### RECORDED DATA:
★ ★ ★

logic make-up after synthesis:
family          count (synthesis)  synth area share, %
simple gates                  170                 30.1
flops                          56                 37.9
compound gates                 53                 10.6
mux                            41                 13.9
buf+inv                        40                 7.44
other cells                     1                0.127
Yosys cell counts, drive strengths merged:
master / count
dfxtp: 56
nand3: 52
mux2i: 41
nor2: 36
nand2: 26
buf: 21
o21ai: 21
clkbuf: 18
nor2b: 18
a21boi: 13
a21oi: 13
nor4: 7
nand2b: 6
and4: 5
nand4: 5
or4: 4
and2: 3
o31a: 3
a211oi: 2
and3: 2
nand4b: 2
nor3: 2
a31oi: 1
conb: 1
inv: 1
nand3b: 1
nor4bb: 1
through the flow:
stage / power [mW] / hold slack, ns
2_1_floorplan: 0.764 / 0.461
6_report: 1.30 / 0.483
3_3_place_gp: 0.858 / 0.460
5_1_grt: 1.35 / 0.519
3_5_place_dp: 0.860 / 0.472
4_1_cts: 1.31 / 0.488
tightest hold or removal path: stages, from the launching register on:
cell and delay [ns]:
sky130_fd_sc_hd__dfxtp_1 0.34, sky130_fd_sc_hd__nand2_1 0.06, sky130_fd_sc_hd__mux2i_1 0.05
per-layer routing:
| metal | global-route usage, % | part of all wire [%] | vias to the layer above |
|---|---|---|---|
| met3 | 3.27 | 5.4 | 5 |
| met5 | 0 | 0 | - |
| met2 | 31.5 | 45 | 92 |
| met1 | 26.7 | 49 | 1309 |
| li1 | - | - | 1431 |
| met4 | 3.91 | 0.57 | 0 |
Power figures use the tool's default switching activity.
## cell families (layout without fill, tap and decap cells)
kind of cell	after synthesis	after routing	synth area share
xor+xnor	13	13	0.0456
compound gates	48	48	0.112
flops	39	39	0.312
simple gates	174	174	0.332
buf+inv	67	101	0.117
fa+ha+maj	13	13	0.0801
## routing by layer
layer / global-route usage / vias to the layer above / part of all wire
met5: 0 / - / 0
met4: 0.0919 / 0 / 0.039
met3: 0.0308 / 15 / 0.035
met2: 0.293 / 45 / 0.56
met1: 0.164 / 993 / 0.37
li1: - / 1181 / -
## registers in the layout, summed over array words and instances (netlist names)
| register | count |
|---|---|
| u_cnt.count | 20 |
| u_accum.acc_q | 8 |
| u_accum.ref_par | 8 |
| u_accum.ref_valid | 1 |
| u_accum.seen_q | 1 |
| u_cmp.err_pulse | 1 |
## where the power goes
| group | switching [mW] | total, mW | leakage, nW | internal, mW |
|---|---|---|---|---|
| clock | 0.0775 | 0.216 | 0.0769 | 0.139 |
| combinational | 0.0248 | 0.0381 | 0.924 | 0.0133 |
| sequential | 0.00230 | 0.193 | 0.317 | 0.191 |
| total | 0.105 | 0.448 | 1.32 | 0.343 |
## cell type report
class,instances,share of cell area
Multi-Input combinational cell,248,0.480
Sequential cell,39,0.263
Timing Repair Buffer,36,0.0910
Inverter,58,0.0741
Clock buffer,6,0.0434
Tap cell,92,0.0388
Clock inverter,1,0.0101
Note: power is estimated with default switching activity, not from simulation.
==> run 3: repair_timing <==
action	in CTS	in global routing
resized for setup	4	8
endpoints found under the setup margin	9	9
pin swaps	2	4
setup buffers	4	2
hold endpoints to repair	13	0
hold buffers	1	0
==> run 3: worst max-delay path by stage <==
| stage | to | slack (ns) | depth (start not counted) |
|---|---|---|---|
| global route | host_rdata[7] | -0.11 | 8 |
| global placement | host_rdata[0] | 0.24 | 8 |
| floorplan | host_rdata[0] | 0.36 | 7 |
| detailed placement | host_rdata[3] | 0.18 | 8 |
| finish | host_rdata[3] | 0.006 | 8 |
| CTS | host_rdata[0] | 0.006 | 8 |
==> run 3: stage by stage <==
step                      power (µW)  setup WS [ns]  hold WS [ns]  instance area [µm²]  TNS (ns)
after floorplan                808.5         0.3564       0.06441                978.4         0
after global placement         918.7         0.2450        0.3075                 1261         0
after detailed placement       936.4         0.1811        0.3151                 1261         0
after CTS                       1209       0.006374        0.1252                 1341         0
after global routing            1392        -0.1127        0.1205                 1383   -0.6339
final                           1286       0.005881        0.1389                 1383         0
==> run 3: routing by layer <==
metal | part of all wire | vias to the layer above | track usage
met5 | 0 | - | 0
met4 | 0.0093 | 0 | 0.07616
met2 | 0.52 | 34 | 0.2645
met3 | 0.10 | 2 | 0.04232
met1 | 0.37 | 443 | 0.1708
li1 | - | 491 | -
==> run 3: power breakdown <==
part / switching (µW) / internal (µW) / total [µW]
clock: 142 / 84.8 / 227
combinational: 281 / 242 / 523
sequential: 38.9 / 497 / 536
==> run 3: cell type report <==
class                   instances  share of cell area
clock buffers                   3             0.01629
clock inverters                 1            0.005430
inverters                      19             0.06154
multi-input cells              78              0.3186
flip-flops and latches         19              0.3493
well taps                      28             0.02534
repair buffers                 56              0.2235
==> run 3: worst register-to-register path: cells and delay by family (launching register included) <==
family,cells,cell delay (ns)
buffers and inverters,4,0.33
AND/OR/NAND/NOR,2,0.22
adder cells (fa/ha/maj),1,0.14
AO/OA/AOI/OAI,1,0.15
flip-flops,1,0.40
File: src/rtl/evt_tally_pkg.sv
package evt_tally_pkg;

    localparam int TALLY_W_DEF  = 32;
    localparam int SYNC_MIN     = 2;
    localparam int SYNC_DEF     = 2;

    // edge history: newest synchronized sample and the one before it
    typedef struct packed {
        logic cur;
        logic prev;
    } edge_hist_t;

    function automatic logic is_rise(input edge_hist_t h);
        return h.cur & ~h.prev;
    endfunction

endpackage

File: src/rtl/evt_sync.sv
module evt_sync #(
    parameter int STAGES = evt_tally_pkg::SYNC_DEF
) (
    input  logic clk,
    input  logic rst,
    input  logic async_in,
    output logic sync_out
);
    localparam int LAST = STAGES - 1;

    logic [LAST:0] chain_q;

    generate
        if (STAGES < evt_tally_pkg::SYNC_MIN) begin : g_bad
            initial $error("evt_sync needs at least two stages");
        end
    endgenerate

    always_ff @(posedge clk) begin
        if (rst) begin
            chain_q <= '0;
        end else begin
            chain_q <= {chain_q[LAST-1:0], async_in};
        end
    end

    assign sync_out = chain_q[LAST];

endmodule
$ cat src/rtl/tms_slot_arb.sv
module tms_slot_arb
    import tms_pkg::*;
#(
    parameter int NUM_ENG = 8,
    parameter int PERIOD  = 8,
    parameter int SLOT_W  = 3
) (
    input  logic               clk,
    input  logic               rst_n,
    input  logic [NUM_ENG-1:0] eng_req_i,
    input  logic               cpu_req_i,
    output logic [SLOT_W-1:0]  slot_o,
    output logic [NUM_ENG-1:0] eng_grant_o,
    output logic               cpu_grant_o
);

    localparam int CNT_W = $clog2(PERIOD);

    arb_state_e        st_q, st_d;
    logic [CNT_W-1:0]  cnt_q, cnt_d;
    logic [SLOT_W-1:0] slot_q;
    logic [PERIOD-1:0] slot_req;
    logic              owner_busy;
    logic              due;

    // map every slot to its engine's request; absent engines never request
    for (genvar s = 0; s < PERIOD; s++) begin : g_slot_req
        if (s < NUM_ENG) begin : g_present
            assign slot_req[s] = eng_req_i[s];
        end else begin : g_absent
            assign slot_req[s] = 1'b0;
        end
    end

    always_comb begin
        owner_busy  = slot_req[slot_q];
        due         = (st_q == ARB_DUE);
        cpu_grant_o = cpu_req_i && (!owner_busy || due);
        slot_o      = slot_q;
    end

    for (genvar i = 0; i < NUM_ENG; i++) begin : g_grant
        assign eng_grant_o[i] = (slot_q == SLOT_W'(i)) && eng_req_i[i] && !due;
    end

    // state register and slot counter
    always_ff @(posedge clk) begin
        if (!rst_n) begin
            st_q   <= ARB_CALM;
            cnt_q  <= '0;
            slot_q <= '0;
        end else begin
            st_q   <= st_d;
            cnt_q  <= cnt_d;
            slot_q <= slot_q + 1'b1;
        end
    end

    // waiting-control transitions
    always_comb begin
        st_d  = st_q;
        cnt_d = cnt_q;
        unique case (st_q)
            ARB_CALM: begin
                if (cpu_req_i && !cpu_grant_o) begin
                    st_d  = ARB_WAIT;
                    cnt_d = CNT_W'(1);
                end
            end
            ARB_WAIT: begin
                if (!cpu_req_i || cpu_grant_o) begin
                    st_d  = ARB_CALM;
                    cnt_d = '0;
                end else if (cnt_q == CNT_W'(PERIOD - 1)) begin
                    st_d = ARB_DUE;
                end else begin
                    cnt_d = cnt_q + 1'b1;
                end
            end
            ARB_DUE: begin
                st_d  = ARB_CALM;
                cnt_d = '0;
            end
            default: begin
                st_d  = ARB_CALM;
                cnt_d = '0;
            end
        endcase
    end

endmodule
===== src/rtl/txclk_pkg.sv =====
package txclk_pkg;
  localparam int unsigned DIV_W  = 12;
  localparam int unsigned SYNC_N = 2;

  typedef enum logic [1:0] {
    SRC_RX   = 2'd0,
    SRC_DIV  = 2'd1,
    SRC_EXT  = 2'd2,
    SRC_NONE = 2'd3
  } src_e;
endpackage
File: src/rtl/fcq_read_sel.sv
module fcq_read_sel
    import fcq_pkg::*;
#(
    parameter int ADDR_W = 8
) (
    input  fcq_mode_e         mode_q,
    input  logic              byte_mode,
    input  logic [ADDR_W-1:0] rd_addr,
    output logic              rd_sel_query,
    output logic [ADDR_W-2:0] qry_idx
);
    always_comb begin
        rd_sel_query = (mode_q == MODE_QUERY);
        qry_idx      = byte_mode ? rd_addr[ADDR_W-1:1] : rd_addr[ADDR_W-2:0];
    end

endmodule

File: src/rtl/flash_cfi_mode_ctrl.sv
module flash_cfi_mode_ctrl
    import fcq_pkg::*;
#(
    parameter int ADDR_W = 8
) (
    input  logic              clk,
    input  logic              rst,
    input  logic              wr_en,
    input  logic [ADDR_W-1:0] wr_addr,
    input  logic [7:0]        wr_data,
    input  logic              byte_mode,
    input  logic              algo_busy,
    input  logic [ADDR_W-1:0] rd_addr,
    output logic [1:0]        mode,
    output logic              rd_sel_query,
    output logic [ADDR_W-2:0] qry_idx
);
    fcq_cmd_e  cmd;
    fcq_mode_e mode_q;

    fcq_cmd_decode #(.ADDR_W(ADDR_W)) u_dec (
        .wr_en     (wr_en),
        .wr_addr   (wr_addr),
        .wr_data   (wr_data),
        .byte_mode (byte_mode),
        .cmd       (cmd)
    );

    fcq_mode_fsm u_fsm (
        .clk       (clk),
        .rst       (rst),
        .cmd       (cmd),
        .algo_busy (algo_busy),
        .mode_q    (mode_q)
    );

    fcq_read_sel #(.ADDR_W(ADDR_W)) u_rsel (
        .mode_q       (mode_q),
        .byte_mode    (byte_mode),
        .rd_addr      (rd_addr),
        .rd_sel_query (rd_sel_query),
        .qry_idx      (qry_idx)
    );

    assign mode = mode_q;

endmodule
$ cat src/rtl/tc_pkg.sv
package tc_pkg;
    localparam int SYM_W     = 10;
    localparam int FRAME_LEN = 20;
    localparam int CRC_FIRST = 16;
    localparam int SEC_W     = 40;
    localparam int NS_W      = 28;
    localparam int FLAG_W    = 4;
    localparam int SID_W     = 32;
    localparam int CRC_W     = 32;
    localparam int HDR_BITS  = 8 * CRC_FIRST;
    localparam int RSV_W     = HDR_BITS - 8 - SEC_W - FLAG_W - NS_W - SID_W;
    localparam int CNT_W     = $clog2(SYM_W);
    localparam int IDX_W     = $clog2(FRAME_LEN);

    localparam logic [7:0]       COMMA_BYTE = 8'hBC;
    localparam logic [SYM_W-1:0] COMMA_NEG  = 10'b0011111010;

    typedef struct packed {
        logic [SEC_W-1:0]  sec;
        logic [NS_W-1:0]   nsec;
        logic [FLAG_W-1:0] flags;
        logic [SID_W-1:0]  sid;
    } stamp_t;

    typedef struct packed {
        logic [CNT_W-1:0] cnt;
        logic [IDX_W-1:0] idx;
        logic             in_frame;
        logic [SYM_W-1:0] shreg;
        logic             rd;
        logic [CRC_W-1:0] crc;
        stamp_t           fields;
    } tx_state_t;
endpackage

$ cat src/rtl/tc_crc32_byte.sv
module tc_crc32_byte import tc_pkg::*; #(
    parameter logic [CRC_W-1:0] POLY = 32'hEDB88320
) (
    input  logic [CRC_W-1:0] crc_i,
    input  logic [7:0]       data_i,
    output logic [CRC_W-1:0] crc_o
);
    always_comb begin
        logic [CRC_W-1:0] c;
        logic             fb;
        c = crc_i;
        for (int i = 0; i < 8; i++) begin
            fb = c[0] ^ data_i[i];
            c  = c >> 1;
            if (fb) c = c ^ POLY;
        end
        crc_o = c;
    end
endmodule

★ ★ ★

### WHAT TO PRODUCE:
Please reply with an exact copy of the lines above, starting at the first and ending at the line that holds "cell and delay".

### SOLUTION TO THE PROBLEM:
logic make-up after synthesis:
family          count (synthesis)  synth area share, %
simple gates                  170                 30.1
flops                          56                 37.9
compound gates                 53                 10.6
mux                            41                 13.9
buf+inv                        40                 7.44
other cells                     1                0.127
Yosys cell counts, drive strengths merged:
master / count
dfxtp: 56
nand3: 52
mux2i: 41
nor2: 36
nand2: 26
buf: 21
o21ai: 21
clkbuf: 18
nor2b: 18
a21boi: 13
a21oi: 13
nor4: 7
nand2b: 6
and4: 5
nand4: 5
or4: 4
and2: 3
o31a: 3
a211oi: 2
and3: 2
nand4b: 2
nor3: 2
a31oi: 1
conb: 1
inv: 1
nand3b: 1
nor4bb: 1
through the flow:
stage / power [mW] / hold slack, ns
2_1_floorplan: 0.764 / 0.461
6_report: 1.30 / 0.483
3_3_place_gp: 0.858 / 0.460
5_1_grt: 1.35 / 0.519
3_5_place_dp: 0.860 / 0.472
4_1_cts: 1.31 / 0.488
tightest hold or removal path: stages, from the launching register on:
cell and delay [ns]:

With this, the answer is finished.